The Library Leadership & Management Association (LLAMA) presented the session “Bringing Culture Back: Managing Unconscious Bias to Strengthen Your Corporate Culture” at the 2019 ALA Annual Conference. Dr. Michele A. L. Villagran of San Jose State University, School of Information, presented on cultural biases, how they impact the workplace, and how they can be managed.
She started by making the point that we are all biased, whether we think we are or not. The biases present in a given organizational culture can affect the organization’s ability to attract top talent, effectively interact with diverse patrons, and maintain a multicultural and diverse workplace. Bias can also cause conflict and create a toxic work environment.
Villagran then turned to what bias is and how we can address it. Our biases are the filters through which we see the world; they are not inherently wrong, but they do need to be surfaced and examined. Unconscious biases are absorbed from our culture and may not align with our stated beliefs. While having biases is inherent to being human, biases are malleable. Increased awareness of unconscious biases helps prevent unfair judgements (thoughts) and helps grow cultural awareness (behavioral change). To uncover unconscious bias affecting workplace diversity, Villagran recommends taking a critical look at the language and images being used by the library and at the outlets turned to for marketing the library and posting job ads. She also recommends conducting a cultural assessment.
Villagran reviewed four specific cognitive biases which can have an impact on diversity and the general culture within a workplace. Affinity bias is our tendency to feel more positive towards people who are more like us.
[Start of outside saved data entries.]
==> src/rtl/lsu_load_extend.sv <==
// Assembles the little-endian load register into a 32-bit result,
// sign- or zero-extending byte and half loads.
module lsu_load_extend
  import lsu_pkg::*;
(
  input  logic [31:0] data,
  input  logic [1:0]  size,
  input  logic        uns,
  output logic [31:0] ext_data
);

  always_comb begin
    ext_data = data;
    case (size)
      SZ_B:    ext_data = {{24{~uns & data[7]}}, data[7:0]};
      SZ_H:    ext_data = {{16{~uns & data[15]}}, data[15:0]};
      default: ext_data = data;
    endcase
  end

endmodule

==> src/rtl/lsu_byte_sequencer.sv <==
// Splits one RV32 load/store into byte accesses on the 8-bit dram port.
// LSU_MISALIGN_SPLIT_EN: misaligned half/word requests are split instead of rejected.
//
// state  | meaning
// IDLE   | ready; accepts a request on any edge with req_valid
// ACCESS | one dram byte per cycle, idx = 0..N-1
// RESP   | single-cycle response pulse, then back to IDLE
module lsu_byte_sequencer
  import lsu_pkg::*;
#(
  parameter int ADDR_W = 10
) (
  input  logic              clk,
  input  logic              rst_n,
  input  logic              req_valid,
  output logic              req_ready,
  input  logic              req_we,
  input  logic [1:0]        req_size,
  input  logic              req_unsigned,
  input  logic [ADDR_W-1:0] req_addr,
  input  logic [31:0]       req_wdata,
  output logic              resp_valid,
  output logic [31:0]       resp_rdata,
  output logic              resp_err,
  output logic [ADDR_W-1:0] mem_addr,
  output logic [7:0]        mem_wdata,
  output logic              mem_mw,
  input  logic [7:0]        mem_rdata
);

  state_t      state;
  logic [1:0]  size_q;
  logic        uns_q;
  logic        we_q;
  logic        err_q;
  logic [31:0] wdata_q;
  logic [31:0] data_q;
  logic [1:0]  idx;
  logic [1:0]  idx_nxt;
  logic        last;
  logic        req_bad;
  logic [31:0] ext_data;

`ifdef LSU_MISALIGN_SPLIT_EN
  assign req_bad = (req_size == 2'b11);
`else
  logic misalign;
  assign misalign = ((req_size == SZ_H) && req_addr[0]) ||
                    ((req_size == SZ_W) && (req_addr[1:0] != 2'b00));
  assign req_bad  = (req_size == 2'b11) || misalign;
`endif

  assign idx_nxt = idx + 2'd1;
  assign last    = (idx == 2'(byte_count(size_q) - 3'd1));

  always_ff @(posedge clk or negedge rst_n) begin
    if (!rst_n) begin
      state     <= IDLE;
      size_q    <= SZ_B;
      uns_q     <= 1'b0;
      we_q      <= 1'b0;
      err_q     <= 1'b0;
      wdata_q   <= '0;
      data_q    <= '0;
      idx       <= '0;
      mem_addr  <= '0;
      mem_wdata <= '0;
    end else begin
      case (state)
        IDLE: begin
          if (req_valid) begin
            size_q  <= req_size;
            uns_q   <= req_unsigned;
            we_q    <= req_we;
            wdata_q <= req_wdata;
            err_q   <= req_bad;
            data_q  <= '0;
            idx     <= '0;
            if (req_bad) begin
              state <= RESP;
            end else begin
              state    <= ACCESS;
              mem_addr <= req_addr;
              if (req_we) mem_wdata <= req_wdata[7:0];
            end
          end
        end
        ACCESS: begin
          if (!we_q) data_q[{idx, 3'b000} +: 8] <= mem_rdata;
          if (last) begin
            state <= RESP;
          end else begin
            idx      <= idx_nxt;
            mem_addr <= mem_addr + ADDR_W'(1);
            if (we_q) mem_wdata <= wdata_q[{idx_nxt, 3'b000} +: 8];
          end
        end
        RESP:    state <= IDLE;
        default: state <= IDLE;
      endcase
    end
  end

  lsu_load_extend u_load_extend (
    .data     (data_q),
    .size     (size_q),
    .uns      (uns_q),
    .ext_data (ext_data)
  );

  // Write enable depends on registered state only so reset kills it immediately.
  assign req_ready  = (state == IDLE);
  assign resp_valid = (state == RESP);
  assign resp_err   = resp_valid & err_q;
  assign mem_mw     = (state == ACCESS) & we_q;
  assign resp_rdata = (resp_valid && !we_q && !err_q) ? ext_data : '0;

endmodule
`src/rtl/mem_stage_ctrl_pkg.sv`:
```
// Shared definitions for the memory-stage controller: FSM encoding, op-select
// enum and the priority decoder that turns EX/MEM control bits into one op.
package mem_stage_pkg;

    localparam logic [1:0] ST_IDLE    = 2'd0;
    localparam logic [1:0] ST_PUSH_HI = 2'd1;
    localparam logic [1:0] ST_POP_LO  = 2'd2;

    typedef enum logic [3:0] {
        OP_NONE,
        OP_POP_PC,
        OP_PUSH_PC,
        OP_POP_CCR,
        OP_PUSH_CCR,
        OP_POP,
        OP_PUSH,
        OP_READ,
        OP_WRITE
    } op_sel_e;

    // Only one op is honoured per instruction; lower-priority bits are dropped.
    function automatic op_sel_e decode_op(
        input logic pop_pc,
        input logic push_pc,
        input logic pop_ccr,
        input logic push_ccr,
        input logic pop,
        input logic push,
        input logic rd,
        input logic wr
    );
        if (pop_pc)        return OP_POP_PC;
        else if (push_pc)  return OP_PUSH_PC;
        else if (pop_ccr)  return OP_POP_CCR;
        else if (push_ccr) return OP_PUSH_CCR;
        else if (pop)      return OP_POP;
        else if (push)     return OP_PUSH;
        else if (rd)       return OP_READ;
        else if (wr)       return OP_WRITE;
        else               return OP_NONE;
    endfunction

endpackage

```
`src/rtl/mem_stage_ctrl_if.sv`:
```
// Data-memory bus between the memory-stage controller (master) and the data RAM
// (slave). Read data is combinational on addr; writes land on posedge when we=1.
interface mem_stage_ctrl_if #(
    parameter int ADDR_W = 12
);
    logic [ADDR_W-1:0] addr;
    logic [15:0]       wdata;
    logic              we;
    logic [15:0]       rdata;

    modport master (output addr, output wdata, output we, input rdata);
    modport slave  (input addr, input wdata, input we, output rdata);
endinterface

```
`src/rtl/mem_stage_ctrl_stack_pointer.sv`:
```
// Stack pointer register: modulo-2^ADDR_W increment/decrement with a sticky
// wrap flag. The wrapped value is kept so the stack keeps working after an error.
module mem_stage_ctrl_stack_pointer #(
    parameter int                ADDR_W  = 12,
    parameter logic [ADDR_W-1:0] SP_INIT = '1
) (
    input  logic              clk,
    input  logic              rst,
    input  logic              inc,
    input  logic              dec,
    output logic [ADDR_W-1:0] sp,
    output logic [ADDR_W-1:0] sp_plus1,
    output logic              stack_err
);

    assign sp_plus1 = sp + ADDR_W'(1);

    always_ff @(posedge clk) begin
        if (rst) begin
            sp        <= SP_INIT;
            stack_err <= 1'b0;
        end else if (dec) begin
            sp <= sp - ADDR_W'(1);
            if (sp == '0) stack_err <= 1'b1;
        end else if (inc) begin
            sp <= sp_plus1;
            if (sp == '1) stack_err <= 1'b1;
        end
    end

endmodule

```
`src/rtl/mem_stage_ctrl.sv`:
```
// Memory-stage controller: sequences LDD/STD, PUSH/POP, CCR push/pop and the
// two-cycle 32-bit PC push/pop, and builds the MEM/WB write-back data.
module mem_stage_ctrl
    import mem_stage_pkg::*;
#(
    parameter int                ADDR_W  = 12,
    parameter logic [ADDR_W-1:0] SP_INIT = ADDR_W'((1 << ADDR_W) - 1)
) (
    input  logic              clk,
    input  logic              rst,
    input  logic [15:0]       ALU_result_mem,
    input  logic [15:0]       Rs_data_mem,
    input  logic [15:0]       Rd_data_mem,
    input  logic [2:0]        Rd_mem,
    input  logic              memRead_mem,
    input  logic              memWrite_mem,
    input  logic              regWrite_mem,
    input  logic              push_mem,
    input  logic              pop_mem,
    input  logic              pushPc_mem,
    input  logic              popPc_mem,
    input  logic              pushCCR_mem,
    input  logic              popCCR_mem,
    input  logic              int1_mem,
    input  logic              int2_mem,
    input  logic [31:0]       pc_in,
    input  logic [2:0]        ccr_in,
    mem_stage_ctrl_if.master  mem,
    output logic [15:0]       wb_data,
    output logic [2:0]        wb_Rd,
    output logic              wb_regWrite,
    output logic [31:0]       pc_pop,
    output logic              pc_pop_valid,
    output logic [2:0]        ccr_pop,
    output logic              ccr_pop_valid,
    output logic              stall,
    output logic [ADDR_W-1:0] sp,
    output logic              stack_err
);

    logic [1:0]        state, state_nxt;
    logic [15:0]       pc_hi;
    logic              pc_hi_en;
    logic [ADDR_W-1:0] sp_plus1;
    logic              sp_inc, sp_dec;
    logic [ADDR_W-1:0] addr_c;
    logic [15:0]       wdata_c;
    logic              we_c, stall_c, pcv_c, ccrv_c;
    op_sel_e           op;

    mem_stage_ctrl_stack_pointer #(
        .ADDR_W  (ADDR_W),
        .SP_INIT (SP_INIT)
    ) u_sp (
        .clk       (clk),
        .rst       (rst),
        .inc       (sp_inc),
        .dec       (sp_dec),
        .sp        (sp),
        .sp_plus1  (sp_plus1),
        .stack_err (stack_err)
    );

    assign op = decode_op(popPc_mem, pushPc_mem | int1_mem, popCCR_mem,
                          pushCCR_mem | int2_mem, pop_mem, push_mem,
                          memRead_mem, memWrite_mem);

    always_comb begin
        state_nxt = state;
        addr_c    = ALU_result_mem[ADDR_W-1:0];
        wdata_c   = 16'h0000;
        we_c      = 1'b0;
        stall_c   = 1'b0;
        pcv_c     = 1'b0;
        ccrv_c    = 1'b0;
        sp_inc    = 1'b0;
        sp_dec    = 1'b0;
        pc_hi_en  = 1'b0;
        wb_data   = ALU_result_mem;
        case (state)
            ST_PUSH_HI: begin
                addr_c    = sp;
                wdata_c   = pc_in[31:16];
                we_c      = 1'b1;
                sp_dec    = 1'b1;
                state_nxt = ST_IDLE;
            end
            ST_POP_LO: begin
                addr_c    = sp_plus1;
                pcv_c     = 1'b1;
                sp_inc    = 1'b1;
                state_nxt = ST_IDLE;
            end
            default: begin
                case (op)
                    OP_POP_PC: begin
                        addr_c    = sp_plus1;
                        pc_hi_en  = 1'b1;
                        stall_c   = 1'b1;
                        sp_inc    = 1'b1;
                        state_nxt = ST_POP_LO;
                    end
                    OP_PUSH_PC: begin
                        addr_c    = sp;
                        wdata_c   = pc_in[15:0];
                        we_c      = 1'b1;
                        stall_c   = 1'b1;
                        sp_dec    = 1'b1;
                        state_nxt = ST_PUSH_HI;
                    end
                    OP_POP_CCR: begin
                        addr_c = sp_plus1;
                        ccrv_c = 1'b1;
                        sp_inc = 1'b1;
                    end
                    OP_PUSH_CCR: begin
                        addr_c  = sp;
                        wdata_c = {13'b0, ccr_in};
                        we_c    = 1'b1;
                        sp_dec  = 1'b1;
                    end
                    OP_POP: begin
                        addr_c  = sp_plus1;
                        wb_data = mem.rdata;
                        sp_inc  = 1'b1;
                    end
                    OP_PUSH: begin
                        addr_c  = sp;
                        wdata_c = Rd_data_mem;
                        we_c    = 1'b1;
                        sp_dec  = 1'b1;
                    end
                    OP_READ:  wb_data = mem.rdata;
                    OP_WRITE: begin
                        wdata_c = Rs_data_mem;
                        we_c    = 1'b1;
                    end
                    default: ;
                endcase
            end
        endcase
    end

    // Reset overrides any in-flight transfer: no write, no pulse, no stall.
    assign mem.addr      = addr_c;
    assign mem.wdata     = wdata_c;
    assign mem.we        = we_c & ~rst;
    assign stall         = stall_c & ~rst;
    assign pc_pop_valid  = pcv_c & ~rst;
    assign ccr_pop_valid = ccrv_c & ~rst;
    assign pc_pop        = {pc_hi, mem.rdata};
    assign ccr_pop       = mem.rdata[2:0];
    assign wb_Rd         = Rd_mem;
    assign wb_regWrite   = regWrite_mem & ~stall;

    always_ff @(posedge clk) begin
        if (rst) begin
            state <= ST_IDLE;
            pc_hi <= 16'h0000;
        end else begin
            state <= state_nxt;
            if (pc_hi_en) pc_hi <= mem.rdata;
        end
    end

endmodule

```
`src/flat_wrapper.sv`:
```
// flat-port wrapper written by rule: the top's interface ports become plain ports
module mem_stage_ctrl_flat import mem_stage_pkg::*;
#(
    parameter int                ADDR_W  = 12,
    parameter logic [ADDR_W-1:0] SP_INIT = ADDR_W'((1 << ADDR_W) - 1)
)
  (clk, rst, ALU_result_mem, Rs_data_mem, Rd_data_mem, Rd_mem, memRead_mem, memWrite_mem, regWrite_mem, push_mem, pop_mem, pushPc_mem, popPc_mem, pushCCR_mem, popCCR_mem, int1_mem, int2_mem, pc_in, ccr_in, wb_data, wb_Rd, wb_regWrite, pc_pop, pc_pop_valid, ccr_pop, ccr_pop_valid, stall, sp, stack_err, mem_addr, mem_wdata, mem_we, mem_rdata);
  mem_stage_ctrl_if #(.ADDR_W(ADDR_W)) mem_i ();
  input  logic clk;
  input  logic rst;
  input  logic [15:0] ALU_result_mem;
  input  logic [15:0] Rs_data_mem;
  input  logic [15:0] Rd_data_mem;
  input  logic [2:0] Rd_mem;
  input  logic memRead_mem;
  input  logic memWrite_mem;
  input  logic regWrite_mem;
  input  logic push_mem;
  input  logic pop_mem;
  input  logic pushPc_mem;
  input  logic popPc_mem;
  input  logic pushCCR_mem;
  input  logic popCCR_mem;
  input  logic int1_mem;
  input  logic int2_mem;
  input  logic [31:0] pc_in;
  input  logic [2:0] ccr_in;
  output logic [15:0] wb_data;
  output logic [2:0] wb_Rd;
  output logic wb_regWrite;
  output logic [31:0] pc_pop;
  output logic pc_pop_valid;
  output logic [2:0] ccr_pop;
  output logic ccr_pop_valid;
  output logic stall;
  output logic [ADDR_W-1:0] sp;
  output logic stack_err;
  output wire logic [$bits(mem_i.addr)-1:0] mem_addr;
  output wire logic [$bits(mem_i.wdata)-1:0] mem_wdata;
  output wire logic [$bits(mem_i.we)-1:0] mem_we;
  input wire logic [$bits(mem_i.rdata)-1:0] mem_rdata;
  assign mem_addr = mem_i.addr;
  assign mem_wdata = mem_i.wdata;
  assign mem_we = mem_i.we;
  assign mem_i.rdata = mem_rdata;
  mem_stage_ctrl #(.ADDR_W(ADDR_W), .SP_INIT(SP_INIT)) u_core (.clk(clk), .rst(rst), .ALU_result_mem(ALU_result_mem), .Rs_data_mem(Rs_data_mem), .Rd_data_mem(Rd_data_mem), .Rd_mem(Rd_mem), .memRead_mem(memRead_mem), .memWrite_mem(memWrite_mem), .regWrite_mem(regWrite_mem), .push_mem(push_mem), .pop_mem(pop_mem), .pushPc_mem(pushPc_mem), .popPc_mem(popPc_mem), .pushCCR_mem(pushCCR_mem), .popCCR_mem(popCCR_mem), .int1_mem(int1_mem), .int2_mem(int2_mem), .pc_in(pc_in), .ccr_in(ccr_in), .mem(mem_i), .wb_data(wb_data), .wb_Rd(wb_Rd), .wb_regWrite(wb_regWrite), .pc_pop(pc_pop), .pc_pop_valid(pc_pop_valid), .ccr_pop(ccr_pop), .ccr_pop_valid(ccr_pop_valid), .stall(stall), .sp(sp), .stack_err(stack_err));
endmodule
```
Confirmation bias is our tendency to only notice facts and evidence which confirm what we already believe — we as humans choose to ignore or devalue information that conflicts with our beliefs unless we make a deliberate effort to the contrary. The halo effect causes us to make later judgements based on our initial impression of someone rather than on the person’s later behavior. This can cause us to either treat someone more favorably because we had a good first impression of them or less favorably because we had a bad first impression, even if their behavior beyond the first impression were to be essentially the same. Perception bias is when stereotypes about groups make it difficult or impossible to gain an accurate impression of a person, because the perception of the stereotype is overriding objectivity.
If biases are left unchecked, then multicultural effectiveness is hindered, negative word of mouth drags down the ability to attract top talent, staff development and promotion is uneven (some people are given all the opportunities while others stagnate through no fault of their own), and creativity and innovation are squashed. To reduce bias, practice self-awareness, have honest conversations with others about bias and about how you might be displaying it (it is generally easier to spot bias in others than in yourself), consider how you can improve bias-impacted behavior, evaluate policies and practices for bias, engage in self-care (to prevent burnout), and keep practicing. Everyone has their own work to do when it comes to bias, but we also all need each other’s support. A practical way to start countering bias is to deliberate use micro-affirmations: thank and acknowledge people; be sincere, kind, and polite; and reach out across group boundaries.
Presentation slides and handouts are available to registered ALA Annual 2019 attendees.